▶ Stored data:
..........

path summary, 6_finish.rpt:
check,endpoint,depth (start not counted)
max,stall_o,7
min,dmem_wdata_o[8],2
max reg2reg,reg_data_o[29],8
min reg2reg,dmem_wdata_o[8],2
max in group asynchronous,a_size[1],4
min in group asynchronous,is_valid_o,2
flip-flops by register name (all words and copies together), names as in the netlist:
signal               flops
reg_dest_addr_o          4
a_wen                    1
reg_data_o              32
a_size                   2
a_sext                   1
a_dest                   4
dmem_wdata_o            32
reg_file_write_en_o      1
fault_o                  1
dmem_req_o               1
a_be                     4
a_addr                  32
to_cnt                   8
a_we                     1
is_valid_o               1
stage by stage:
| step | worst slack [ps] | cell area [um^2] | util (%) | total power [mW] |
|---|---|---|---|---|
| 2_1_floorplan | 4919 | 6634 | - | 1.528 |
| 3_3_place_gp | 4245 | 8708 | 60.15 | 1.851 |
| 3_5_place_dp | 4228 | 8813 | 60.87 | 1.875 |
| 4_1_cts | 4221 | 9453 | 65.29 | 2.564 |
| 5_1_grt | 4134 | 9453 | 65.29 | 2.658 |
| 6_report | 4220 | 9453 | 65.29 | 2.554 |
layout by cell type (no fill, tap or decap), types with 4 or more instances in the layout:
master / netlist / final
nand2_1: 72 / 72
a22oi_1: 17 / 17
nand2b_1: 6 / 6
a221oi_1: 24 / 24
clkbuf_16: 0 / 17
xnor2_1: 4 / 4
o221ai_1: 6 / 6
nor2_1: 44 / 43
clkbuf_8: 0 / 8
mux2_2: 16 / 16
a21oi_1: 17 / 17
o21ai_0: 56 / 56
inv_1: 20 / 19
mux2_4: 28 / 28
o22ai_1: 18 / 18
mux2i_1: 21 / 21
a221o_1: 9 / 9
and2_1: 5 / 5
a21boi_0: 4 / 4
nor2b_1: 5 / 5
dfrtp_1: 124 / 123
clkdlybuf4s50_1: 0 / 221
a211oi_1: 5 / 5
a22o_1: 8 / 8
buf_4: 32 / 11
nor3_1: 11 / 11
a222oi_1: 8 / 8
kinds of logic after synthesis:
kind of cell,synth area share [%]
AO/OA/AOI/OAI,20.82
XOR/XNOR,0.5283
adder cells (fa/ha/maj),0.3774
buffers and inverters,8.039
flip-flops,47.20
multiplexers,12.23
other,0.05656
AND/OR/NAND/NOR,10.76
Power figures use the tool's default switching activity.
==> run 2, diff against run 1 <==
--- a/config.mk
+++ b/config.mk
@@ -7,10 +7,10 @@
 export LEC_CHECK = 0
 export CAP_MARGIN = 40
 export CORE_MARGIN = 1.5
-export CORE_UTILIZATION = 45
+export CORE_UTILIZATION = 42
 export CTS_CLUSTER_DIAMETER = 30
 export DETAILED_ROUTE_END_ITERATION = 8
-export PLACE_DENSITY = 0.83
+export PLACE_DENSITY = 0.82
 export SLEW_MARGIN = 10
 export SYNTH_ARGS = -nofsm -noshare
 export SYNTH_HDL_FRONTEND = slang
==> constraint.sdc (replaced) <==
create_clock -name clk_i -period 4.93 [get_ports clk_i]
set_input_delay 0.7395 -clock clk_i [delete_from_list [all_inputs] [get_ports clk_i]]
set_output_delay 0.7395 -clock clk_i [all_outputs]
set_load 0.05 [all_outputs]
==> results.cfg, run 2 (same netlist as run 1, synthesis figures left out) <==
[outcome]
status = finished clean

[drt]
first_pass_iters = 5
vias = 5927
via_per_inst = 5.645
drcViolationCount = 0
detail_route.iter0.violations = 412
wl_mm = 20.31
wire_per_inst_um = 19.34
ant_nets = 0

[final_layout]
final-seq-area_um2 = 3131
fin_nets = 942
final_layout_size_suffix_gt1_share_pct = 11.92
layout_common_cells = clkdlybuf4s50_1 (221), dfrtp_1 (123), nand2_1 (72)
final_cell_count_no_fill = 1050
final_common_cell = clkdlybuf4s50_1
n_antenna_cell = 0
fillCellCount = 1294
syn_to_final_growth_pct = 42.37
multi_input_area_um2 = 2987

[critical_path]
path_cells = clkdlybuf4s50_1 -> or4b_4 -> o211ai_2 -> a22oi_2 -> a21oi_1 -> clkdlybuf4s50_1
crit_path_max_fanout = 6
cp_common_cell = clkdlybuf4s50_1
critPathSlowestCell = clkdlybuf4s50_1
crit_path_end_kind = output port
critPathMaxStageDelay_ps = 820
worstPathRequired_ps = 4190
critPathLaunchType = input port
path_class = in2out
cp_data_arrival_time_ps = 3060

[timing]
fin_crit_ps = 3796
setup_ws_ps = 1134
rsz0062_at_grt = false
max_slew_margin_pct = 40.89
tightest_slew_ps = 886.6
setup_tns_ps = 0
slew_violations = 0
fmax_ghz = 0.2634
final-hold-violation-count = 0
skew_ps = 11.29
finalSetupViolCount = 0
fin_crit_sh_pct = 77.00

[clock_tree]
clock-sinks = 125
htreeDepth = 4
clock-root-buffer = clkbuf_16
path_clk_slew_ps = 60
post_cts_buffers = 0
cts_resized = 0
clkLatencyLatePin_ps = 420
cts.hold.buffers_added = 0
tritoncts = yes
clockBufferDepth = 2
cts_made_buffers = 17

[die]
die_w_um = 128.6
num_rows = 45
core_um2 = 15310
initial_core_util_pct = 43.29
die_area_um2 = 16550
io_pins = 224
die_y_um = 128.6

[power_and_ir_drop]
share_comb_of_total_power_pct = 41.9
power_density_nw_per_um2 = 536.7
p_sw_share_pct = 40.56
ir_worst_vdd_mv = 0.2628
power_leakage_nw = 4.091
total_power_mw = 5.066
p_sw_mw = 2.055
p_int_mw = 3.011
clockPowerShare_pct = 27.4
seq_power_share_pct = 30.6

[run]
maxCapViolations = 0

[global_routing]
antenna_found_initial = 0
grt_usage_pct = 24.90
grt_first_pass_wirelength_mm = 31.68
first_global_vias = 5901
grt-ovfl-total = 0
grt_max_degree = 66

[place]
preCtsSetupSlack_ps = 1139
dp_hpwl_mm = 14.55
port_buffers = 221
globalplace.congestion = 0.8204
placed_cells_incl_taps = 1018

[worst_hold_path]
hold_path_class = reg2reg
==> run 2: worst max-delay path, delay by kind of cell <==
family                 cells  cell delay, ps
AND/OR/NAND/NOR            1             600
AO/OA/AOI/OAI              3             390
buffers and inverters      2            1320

..........

▶ Goal of the exercise: The material above must be returned word for word, complete.

▶ Solved exercise:
path summary, 6_finish.rpt:
check,endpoint,depth (start not counted)
max,stall_o,7
min,dmem_wdata_o[8],2
max reg2reg,reg_data_o[29],8
min reg2reg,dmem_wdata_o[8],2
max in group asynchronous,a_size[1],4
min in group asynchronous,is_valid_o,2
flip-flops by register name (all words and copies together), names as in the netlist:
signal               flops
reg_dest_addr_o          4
a_wen                    1
reg_data_o              32
a_size                   2
a_sext                   1
a_dest                   4
dmem_wdata_o            32
reg_file_write_en_o      1
fault_o                  1
dmem_req_o               1
a_be                     4
a_addr                  32
to_cnt                   8
a_we                     1
is_valid_o               1
stage by stage:
| step | worst slack [ps] | cell area [um^2] | util (%) | total power [mW] |
|---|---|---|---|---|
| 2_1_floorplan | 4919 | 6634 | - | 1.528 |
| 3_3_place_gp | 4245 | 8708 | 60.15 | 1.851 |
| 3_5_place_dp | 4228 | 8813 | 60.87 | 1.875 |
| 4_1_cts | 4221 | 9453 | 65.29 | 2.564 |
| 5_1_grt | 4134 | 9453 | 65.29 | 2.658 |
| 6_report | 4220 | 9453 | 65.29 | 2.554 |
layout by cell type (no fill, tap or decap), types with 4 or more instances in the layout:
master / netlist / final
nand2_1: 72 / 72
a22oi_1: 17 / 17
nand2b_1: 6 / 6
a221oi_1: 24 / 24
clkbuf_16: 0 / 17
xnor2_1: 4 / 4
o221ai_1: 6 / 6
nor2_1: 44 / 43
clkbuf_8: 0 / 8
mux2_2: 16 / 16
a21oi_1: 17 / 17
o21ai_0: 56 / 56
inv_1: 20 / 19
mux2_4: 28 / 28
o22ai_1: 18 / 18
mux2i_1: 21 / 21
a221o_1: 9 / 9
and2_1: 5 / 5
a21boi_0: 4 / 4
nor2b_1: 5 / 5
dfrtp_1: 124 / 123
clkdlybuf4s50_1: 0 / 221
a211oi_1: 5 / 5
a22o_1: 8 / 8
buf_4: 32 / 11
nor3_1: 11 / 11
a222oi_1: 8 / 8
kinds of logic after synthesis:
kind of cell,synth area share [%]
AO/OA/AOI/OAI,20.82
XOR/XNOR,0.5283
adder cells (fa/ha/maj),0.3774
buffers and inverters,8.039
flip-flops,47.20
multiplexers,12.23
other,0.05656
AND/OR/NAND/NOR,10.76
Power figures use the tool's default switching activity.
==> run 2, diff against run 1 <==
--- a/config.mk
+++ b/config.mk
@@ -7,10 +7,10 @@
 export LEC_CHECK = 0
 export CAP_MARGIN = 40
 export CORE_MARGIN = 1.5
-export CORE_UTILIZATION = 45
+export CORE_UTILIZATION = 42
 export CTS_CLUSTER_DIAMETER = 30
 export DETAILED_ROUTE_END_ITERATION = 8
-export PLACE_DENSITY = 0.83
+export PLACE_DENSITY = 0.82
 export SLEW_MARGIN = 10
 export SYNTH_ARGS = -nofsm -noshare
 export SYNTH_HDL_FRONTEND = slang
==> constraint.sdc (replaced) <==
create_clock -name clk_i -period 4.93 [get_ports clk_i]
set_input_delay 0.7395 -clock clk_i [delete_from_list [all_inputs] [get_ports clk_i]]
set_output_delay 0.7395 -clock clk_i [all_outputs]
set_load 0.05 [all_outputs]
==> results.cfg, run 2 (same netlist as run 1, synthesis figures left out) <==
[outcome]
status = finished clean

[drt]
first_pass_iters = 5
vias = 5927
via_per_inst = 5.645
drcViolationCount = 0
detail_route.iter0.violations = 412
wl_mm = 20.31
wire_per_inst_um = 19.34
ant_nets = 0

[final_layout]
final-seq-area_um2 = 3131
fin_nets = 942
final_layout_size_suffix_gt1_share_pct = 11.92
layout_common_cells = clkdlybuf4s50_1 (221), dfrtp_1 (123), nand2_1 (72)
final_cell_count_no_fill = 1050
final_common_cell = clkdlybuf4s50_1
n_antenna_cell = 0
fillCellCount = 1294
syn_to_final_growth_pct = 42.37
multi_input_area_um2 = 2987

[critical_path]
path_cells = clkdlybuf4s50_1 -> or4b_4 -> o211ai_2 -> a22oi_2 -> a21oi_1 -> clkdlybuf4s50_1
crit_path_max_fanout = 6
cp_common_cell = clkdlybuf4s50_1
critPathSlowestCell = clkdlybuf4s50_1
crit_path_end_kind = output port
critPathMaxStageDelay_ps = 820
worstPathRequired_ps = 4190
critPathLaunchType = input port
path_class = in2out
cp_data_arrival_time_ps = 3060

[timing]
fin_crit_ps = 3796
setup_ws_ps = 1134
rsz0062_at_grt = false
max_slew_margin_pct = 40.89
tightest_slew_ps = 886.6
setup_tns_ps = 0
slew_violations = 0
fmax_ghz = 0.2634
final-hold-violation-count = 0
skew_ps = 11.29
finalSetupViolCount = 0
fin_crit_sh_pct = 77.00

[clock_tree]
clock-sinks = 125
htreeDepth = 4
clock-root-buffer = clkbuf_16
path_clk_slew_ps = 60
post_cts_buffers = 0
cts_resized = 0
clkLatencyLatePin_ps = 420
cts.hold.buffers_added = 0
tritoncts = yes
clockBufferDepth = 2
cts_made_buffers = 17

[die]
die_w_um = 128.6
num_rows = 45
core_um2 = 15310
initial_core_util_pct = 43.29
die_area_um2 = 16550
io_pins = 224
die_y_um = 128.6

[power_and_ir_drop]
share_comb_of_total_power_pct = 41.9
power_density_nw_per_um2 = 536.7
p_sw_share_pct = 40.56
ir_worst_vdd_mv = 0.2628
power_leakage_nw = 4.091
total_power_mw = 5.066
p_sw_mw = 2.055
p_int_mw = 3.011
clockPowerShare_pct = 27.4
seq_power_share_pct = 30.6

[run]
maxCapViolations = 0

[global_routing]
antenna_found_initial = 0
grt_usage_pct = 24.90
grt_first_pass_wirelength_mm = 31.68
first_global_vias = 5901
grt-ovfl-total = 0
grt_max_degree = 66

[place]
preCtsSetupSlack_ps = 1139
dp_hpwl_mm = 14.55
port_buffers = 221
globalplace.congestion = 0.8204
placed_cells_incl_taps = 1018

[worst_hold_path]
hold_path_class = reg2reg
==> run 2: worst max-delay path, delay by kind of cell <==
family                 cells  cell delay, ps
AND/OR/NAND/NOR            1             600
AO/OA/AOI/OAI              3             390
buffers and inverters      2            1320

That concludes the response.